# Module 12 Challenge
## Deliverable 1: Scrape Titles and Preview Text from Mars News

In [34]:
# Import Splinter and BeautifulSoup
from splinter import Browser
from bs4 import BeautifulSoup as soup
from webdriver_manager.chrome import ChromeDriverManager
import pymongo

In [13]:
# Setup splinter
executable_path = {'executable_path': ChromeDriverManager().install()}
browser = Browser('chrome', **executable_path, headless=False)

[WDM] - Downloading: 100%|██████████| 6.58M/6.58M [00:00<00:00, 7.56MB/s]

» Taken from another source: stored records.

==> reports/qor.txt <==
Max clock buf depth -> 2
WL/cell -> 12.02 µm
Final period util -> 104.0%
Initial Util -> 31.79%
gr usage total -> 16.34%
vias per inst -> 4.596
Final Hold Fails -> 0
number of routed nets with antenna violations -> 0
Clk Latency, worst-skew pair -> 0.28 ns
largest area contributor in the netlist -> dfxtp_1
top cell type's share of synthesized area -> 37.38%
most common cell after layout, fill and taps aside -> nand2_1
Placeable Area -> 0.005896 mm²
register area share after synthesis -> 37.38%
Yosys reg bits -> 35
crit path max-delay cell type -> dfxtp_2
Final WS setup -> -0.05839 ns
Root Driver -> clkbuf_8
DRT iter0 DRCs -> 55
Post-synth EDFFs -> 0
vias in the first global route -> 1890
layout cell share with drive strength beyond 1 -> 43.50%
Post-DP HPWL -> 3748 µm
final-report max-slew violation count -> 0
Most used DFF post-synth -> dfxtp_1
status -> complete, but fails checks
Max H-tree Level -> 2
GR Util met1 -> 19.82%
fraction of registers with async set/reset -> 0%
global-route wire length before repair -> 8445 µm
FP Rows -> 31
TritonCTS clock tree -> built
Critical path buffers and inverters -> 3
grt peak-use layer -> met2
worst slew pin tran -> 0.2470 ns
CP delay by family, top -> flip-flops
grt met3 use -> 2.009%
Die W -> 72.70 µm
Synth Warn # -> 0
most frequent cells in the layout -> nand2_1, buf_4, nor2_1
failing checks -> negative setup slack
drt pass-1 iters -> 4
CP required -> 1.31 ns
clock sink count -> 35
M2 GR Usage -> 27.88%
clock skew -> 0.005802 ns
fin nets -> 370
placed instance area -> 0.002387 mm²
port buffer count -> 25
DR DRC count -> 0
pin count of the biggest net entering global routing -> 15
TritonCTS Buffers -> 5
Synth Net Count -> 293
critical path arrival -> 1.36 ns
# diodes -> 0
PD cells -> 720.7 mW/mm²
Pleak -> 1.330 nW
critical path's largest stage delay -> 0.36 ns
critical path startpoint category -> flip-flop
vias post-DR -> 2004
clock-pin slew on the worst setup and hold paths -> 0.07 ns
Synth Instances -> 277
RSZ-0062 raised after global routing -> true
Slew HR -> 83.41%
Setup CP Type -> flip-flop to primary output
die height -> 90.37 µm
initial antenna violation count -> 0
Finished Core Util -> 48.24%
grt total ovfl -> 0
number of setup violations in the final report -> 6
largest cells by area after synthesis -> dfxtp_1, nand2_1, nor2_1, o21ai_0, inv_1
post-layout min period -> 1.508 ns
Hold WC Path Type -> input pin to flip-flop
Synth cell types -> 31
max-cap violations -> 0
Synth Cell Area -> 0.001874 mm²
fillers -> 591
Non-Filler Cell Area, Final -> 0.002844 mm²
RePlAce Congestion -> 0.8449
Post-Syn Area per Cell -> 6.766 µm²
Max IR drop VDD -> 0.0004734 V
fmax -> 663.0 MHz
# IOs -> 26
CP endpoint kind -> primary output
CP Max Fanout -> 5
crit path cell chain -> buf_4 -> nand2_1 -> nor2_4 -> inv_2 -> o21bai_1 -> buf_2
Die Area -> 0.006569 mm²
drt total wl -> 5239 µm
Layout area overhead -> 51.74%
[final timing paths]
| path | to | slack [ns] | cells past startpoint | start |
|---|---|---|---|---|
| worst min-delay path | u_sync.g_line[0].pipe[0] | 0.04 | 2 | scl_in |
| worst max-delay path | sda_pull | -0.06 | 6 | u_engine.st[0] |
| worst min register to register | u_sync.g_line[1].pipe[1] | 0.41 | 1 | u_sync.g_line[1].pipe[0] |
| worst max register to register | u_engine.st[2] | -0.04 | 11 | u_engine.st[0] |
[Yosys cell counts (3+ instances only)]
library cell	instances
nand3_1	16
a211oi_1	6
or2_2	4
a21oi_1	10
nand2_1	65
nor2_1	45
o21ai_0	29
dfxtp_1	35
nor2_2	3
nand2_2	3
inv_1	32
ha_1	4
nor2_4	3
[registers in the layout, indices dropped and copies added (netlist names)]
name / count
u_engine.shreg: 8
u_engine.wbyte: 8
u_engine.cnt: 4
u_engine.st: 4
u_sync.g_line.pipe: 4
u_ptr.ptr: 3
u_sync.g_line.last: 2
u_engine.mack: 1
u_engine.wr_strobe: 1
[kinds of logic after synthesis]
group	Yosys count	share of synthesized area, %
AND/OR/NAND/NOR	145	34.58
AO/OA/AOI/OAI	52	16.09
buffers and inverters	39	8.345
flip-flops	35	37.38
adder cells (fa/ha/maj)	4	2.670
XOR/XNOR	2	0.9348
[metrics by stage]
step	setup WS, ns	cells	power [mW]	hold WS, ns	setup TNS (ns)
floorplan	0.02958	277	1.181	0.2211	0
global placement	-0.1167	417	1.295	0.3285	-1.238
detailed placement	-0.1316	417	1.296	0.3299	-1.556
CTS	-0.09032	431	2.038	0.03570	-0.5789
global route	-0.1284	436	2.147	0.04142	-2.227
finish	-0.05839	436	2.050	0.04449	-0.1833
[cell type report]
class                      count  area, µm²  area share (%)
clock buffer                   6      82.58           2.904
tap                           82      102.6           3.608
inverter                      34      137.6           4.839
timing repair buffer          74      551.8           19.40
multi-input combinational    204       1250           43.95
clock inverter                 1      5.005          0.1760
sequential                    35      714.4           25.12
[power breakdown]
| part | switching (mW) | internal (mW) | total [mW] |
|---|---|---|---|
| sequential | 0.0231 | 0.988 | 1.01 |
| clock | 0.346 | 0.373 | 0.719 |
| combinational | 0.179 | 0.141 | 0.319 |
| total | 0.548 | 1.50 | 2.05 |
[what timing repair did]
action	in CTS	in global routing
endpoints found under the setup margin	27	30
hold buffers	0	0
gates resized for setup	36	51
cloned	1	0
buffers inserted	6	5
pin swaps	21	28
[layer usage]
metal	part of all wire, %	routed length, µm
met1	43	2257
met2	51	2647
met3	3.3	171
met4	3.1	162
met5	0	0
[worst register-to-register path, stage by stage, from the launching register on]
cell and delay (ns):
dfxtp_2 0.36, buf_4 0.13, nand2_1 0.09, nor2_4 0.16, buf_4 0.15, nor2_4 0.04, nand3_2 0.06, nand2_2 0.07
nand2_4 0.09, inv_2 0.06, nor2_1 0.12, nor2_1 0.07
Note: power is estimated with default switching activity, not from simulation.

### Step 1: Visit the Website

1. Use automated browsing to visit the [Mars NASA news site](https://redplanetscience.com). Inspect the page to identify which elements to scrape.

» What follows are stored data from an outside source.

**src/rtl/sr_pkg.sv**
```systemverilog
package sr_pkg;

    typedef enum logic [1:0] {
        ST_IDLE  = 2'd0,
        ST_RUN   = 2'd1,
        ST_WAIT  = 2'd2,
        ST_PAUSE = 2'd3
    } run_state_e;

    typedef struct packed {
        logic trace_clr;
        logic fifo_rst;
        logic dummy_rd;
        logic tail_on_out;
        logic halt_drop;
        logic halt;
        logic pause;
        logic enable;
    } ctl_word_t;

    localparam ctl_word_t CTL_RESET = '{
        trace_clr: 1'b0, fifo_rst: 1'b0, dummy_rd: 1'b0, tail_on_out: 1'b0,
        halt_drop: 1'b0, halt: 1'b1, pause: 1'b0, enable: 1'b0
    };

    function automatic logic [3:0] state_onehot(run_state_e s);
        logic [3:0] v;
        v = 4'b0000;
        v[s] = 1'b1;
        return v;
    endfunction

endpackage

```
**src/rtl/sr_ctlreg.sv**
```systemverilog
module sr_ctlreg
    import sr_pkg::*;
(
    input  logic      clk,
    input  logic      rst,
    input  logic      we,
    input  ctl_word_t wdata,
    output ctl_word_t cfg,
    output logic      fifo_pulse,
    output logic      clr_now
);
    ctl_word_t held;

    always_ff @(posedge clk) begin
        if (rst) begin
            held       <= CTL_RESET;
            fifo_pulse <= 1'b0;
        end else begin
            fifo_pulse <= we & wdata.fifo_rst;
            if (we) begin
                held           <= wdata;
                held.fifo_rst  <= 1'b0;
                held.trace_clr <= 1'b0;
            end
        end
    end

    assign cfg     = held;
    assign clr_now = we & wdata.trace_clr;
endmodule

```
**src/rtl/sr_fsm.sv**
```systemverilog
module sr_fsm
    import sr_pkg::*;
(
    input  logic       clk,
    input  logic       rst,
    input  logic       enable,
    input  logic       pause,
    input  logic       halt,
    input  logic       halt_drop,
    input  logic       wb_done,
    output run_state_e state,
    output logic       discard
);
    run_state_e nxt;
    logic       stop_req;

    assign stop_req = halt | ~enable;

    always_comb begin
        nxt = state;
        unique case (state)
            ST_IDLE:
                if (enable && !halt) nxt = pause ? ST_PAUSE : ST_RUN;
            ST_RUN, ST_PAUSE:
                if (stop_req)   nxt = halt_drop ? ST_IDLE : ST_WAIT;
                else if (pause) nxt = ST_PAUSE;
                else            nxt = ST_RUN;
            ST_WAIT:
                if (wb_done || halt_drop) nxt = ST_IDLE;
            default: nxt = ST_IDLE;
        endcase
    end

    always_ff @(posedge clk) begin
        if (rst) begin
            state   <= ST_IDLE;
            discard <= 1'b0;
        end else begin
            state   <= nxt;
            discard <= (state != ST_IDLE) && (nxt == ST_IDLE) && halt_drop;
        end
    end
endmodule

```
**src/rtl/sr_tail.sv**
```systemverilog
module sr_tail #(
    parameter int TRAIL_W   = 16,
    parameter int BEAT_BITS = 8
) (
    input  logic               clk,
    input  logic               rst,
    input  logic               in_idle,
    input  logic               in_run,
    input  logic               eof,
    input  logic [TRAIL_W-1:0] trail_bits,
    input  logic               count_evt,
    output logic               active,
    output logic               done
);
    localparam logic [TRAIL_W-1:0] BEAT = TRAIL_W'(BEAT_BITS);

    logic [TRAIL_W-1:0] remain;

    always_ff @(posedge clk) begin
        if (rst || in_idle) begin
            active <= 1'b0;
            remain <= '0;
            done   <= 1'b0;
        end else begin
            done <= 1'b0;
            if (eof) begin
                if (trail_bits == '0) begin
                    active <= 1'b0;
                    remain <= '0;
                    done   <= 1'b1;
                end else begin
                    active <= 1'b1;
                    remain <= trail_bits;
                end
            end else if (active && in_run && count_evt) begin
                if (remain <= BEAT) begin
                    remain <= '0;
                    active <= 1'b0;
                    done   <= 1'b1;
                end else begin
                    remain <= remain - BEAT;
                end
            end
        end
    end
endmodule

```
**src/rtl/sr_eoftrk.sv**
```systemverilog
module sr_eoftrk #(
    parameter int BYTE_W    = 14,
    parameter int BEAT_BITS = 8
) (
    input  logic              clk,
    input  logic              rst,
    input  logic              eof,
    input  logic              rd,
    input  logic              clr,
    output logic              valid,
    output logic              lost,
    output logic [BYTE_W-1:0] bytes
);
    localparam logic [BYTE_W-1:0] STEP = BYTE_W'(BEAT_BITS / 8);

    logic [BYTE_W-1:0] run_cnt, cap;
    logic              valid_n, lost_n;
    logic [BYTE_W-1:0] bytes_n;

    assign cap = run_cnt + (rd ? STEP : '0);

    always_comb begin
        valid_n = clr ? 1'b0 : valid;
        lost_n  = clr ? 1'b0 : lost;
        bytes_n = clr ? '0   : bytes;
        if (eof) begin
            if (!valid_n) begin
                bytes_n = cap;
                valid_n = 1'b1;
            end else begin
                lost_n = 1'b1;
            end
        end
    end

    always_ff @(posedge clk) begin
        if (rst) begin
            run_cnt <= '0;
            valid   <= 1'b0;
            lost    <= 1'b0;
            bytes   <= '0;
        end else begin
            run_cnt <= eof ? '0 : cap;
            valid   <= valid_n;
            lost    <= lost_n;
            bytes   <= bytes_n;
        end
    end
endmodule

```
**src/rtl/stream_runctl.sv**
```systemverilog
module stream_runctl
    import sr_pkg::*;
#(
    parameter int TRAIL_W   = 16,
    parameter int BYTE_W    = 14,
    parameter int BEAT_BITS = 8
) (
    input  logic               clk,
    input  logic               rst,
    input  logic               ctl_we,
    input  logic [7:0]         ctl_wdata,
    output logic [7:0]         ctl_rdata,
    input  logic [TRAIL_W-1:0] trail_bits,
    input  logic               ev_in_rd,
    input  logic               ev_out_wr,
    input  logic               ev_eof,
    input  logic               ev_wb_done,
    output logic               run_en,
    output logic               dummy_in,
    output logic               wb_discard,
    output logic               fifo_rst_pulse,
    output logic               tail_done,
    output logic [3:0]         st_onehot,
    output logic               eof_valid,
    output logic               eof_lost,
    output logic [BYTE_W-1:0]  eof_bytes
);
    ctl_word_t  cfg;
    logic       clr_now;
    run_state_e state;
    logic       tail_active;
    logic       count_evt;

    sr_ctlreg u_ctl (
        .clk        (clk),
        .rst        (rst),
        .we         (ctl_we),
        .wdata      (ctl_word_t'(ctl_wdata)),
        .cfg        (cfg),
        .fifo_pulse (fifo_rst_pulse),
        .clr_now    (clr_now)
    );

    sr_fsm u_fsm (
        .clk       (clk),
        .rst       (rst),
        .enable    (cfg.enable),
        .pause     (cfg.pause),
        .halt      (cfg.halt),
        .halt_drop (cfg.halt_drop),
        .wb_done   (ev_wb_done),
        .state     (state),
        .discard   (wb_discard)
    );

    assign run_en    = (state == ST_RUN);
    assign dummy_in  = run_en & tail_active & cfg.dummy_rd;
    assign count_evt = cfg.tail_on_out ? ev_out_wr : (ev_in_rd | dummy_in);

    sr_tail #(.TRAIL_W(TRAIL_W), .BEAT_BITS(BEAT_BITS)) u_tail (
        .clk        (clk),
        .rst        (rst),
        .in_idle    (state == ST_IDLE),
        .in_run     (run_en),
        .eof        (ev_eof),
        .trail_bits (trail_bits),
        .count_evt  (count_evt),
        .active     (tail_active),
        .done       (tail_done)
    );

    sr_eoftrk #(.BYTE_W(BYTE_W), .BEAT_BITS(BEAT_BITS)) u_eof (
        .clk   (clk),
        .rst   (rst),
        .eof   (ev_eof),
        .rd    (ev_in_rd),
        .clr   (clr_now),
        .valid (eof_valid),
        .lost  (eof_lost),
        .bytes (eof_bytes)
    );

    assign ctl_rdata = cfg;
    assign st_onehot = state_onehot(state);
endmodule

```
**config.mk**
```make
export PLATFORM = sky130hd
export DESIGN_NAME = stream_runctl
export DESIGN_NICKNAME = d
export VERILOG_FILES = /design/src/rtl/sr_pkg.sv /design/src/rtl/sr_ctlreg.sv /design/src/rtl/sr_fsm.sv /design/src/rtl/sr_tail.sv /design/src/rtl/sr_eoftrk.sv /design/src/rtl/stream_runctl.sv
export SDC_FILE = /design/constraint.sdc
export NUM_CORES = 1
export LEC_CHECK = 0
export BUFFER_PORTS_ARGS = -buffer_cell sky130_fd_sc_hd__buf_4
export CORE_MARGIN = 3
export CORE_UTILIZATION = 45
export DETAILED_ROUTE_END_ITERATION = 12
export MAX_ROUTING_LAYER = met4
export PLACE_DENSITY_LB_ADDON = 0.08
export RECOVER_POWER = 50
export SETUP_SLACK_MARGIN = 0.02
export SKIP_CTS_REPAIR_TIMING = 1
export SYNTH_ARGS = -nofsm -noshare
export SYNTH_HDL_FRONTEND = slang
export SYNTH_SLANG_ARGS = --single-unit
```
**constraint.sdc**
```tcl
create_clock -name clk -period 2.3 [get_ports clk]
set_clock_uncertainty 0.2 [all_clocks]
set_input_delay 0.23 -clock clk [delete_from_list [all_inputs] [get_ports clk]]
set_output_delay 0.23 -clock clk [all_outputs]
set_load 0.02 [all_outputs]
```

      > **Hint** To identify which elements to scrape, you might want to inspect the page by using Chrome DevTools.

In [14]:
# Visit the Mars NASA news site: https://redplanetscience.com
url = 'https://redplanetscience.com'
browser.visit(url)

### Step 2: Scrape the Website

Create a Beautiful Soup object and use it to extract text elements from the website.

In [15]:
# Create a Beautiful Soup object
html = browser.html
soup = soup(html, 'html.parser')

In [29]:
# Extract all the text elements
responses = soup.find_all('div', class_= "list_text")
for response in responses:
    print(response.text)


January 4, 2023
All About the Laser (and Microphone) Atop Mars 2020, NASA's Next Rover
SuperCam is a rock-vaporizing instrument that will help scientists hunt for Mars fossils.


January 3, 2023
Robotic Toolkit Added to NASA's Mars 2020 Rover
The bit carousel, which lies at the heart of the rover's Sample Caching System, is now aboard NASA's newest rover. 


January 3, 2023
NASA's Push to Save the Mars InSight Lander's Heat Probe
The scoop on the end of the spacecraft's robotic arm will be used to 'pin' the mole against the wall of its hole.


January 3, 2023
NASA to Broadcast Mars 2020 Perseverance Launch, Prelaunch Activities
Starting July 27, news activities will cover everything from mission engineering and science to returning samples from Mars to, of course, the launch itself.


January 2, 2023
From JPL's Mailroom to Mars and Beyond
Bill Allen has thrived as the mechanical systems design lead for three Mars rover missions, but he got his start as a teenager sorting letters for t

### Step 3: Store the Results

Extract the titles and preview text of the news articles that you scraped. Store the scraping results in Python data structures as follows:

* Store each title-and-preview pair in a Python dictionary. And, give each dictionary two keys: `title` and `preview`. An example is the following:

  ```python
  {'title': "Mars Rover Begins Mission!", 
        'preview': "NASA's Mars Rover begins a multiyear mission to collect data about the little-explored planet."}
  ```

* Store all the dictionaries in a Python list.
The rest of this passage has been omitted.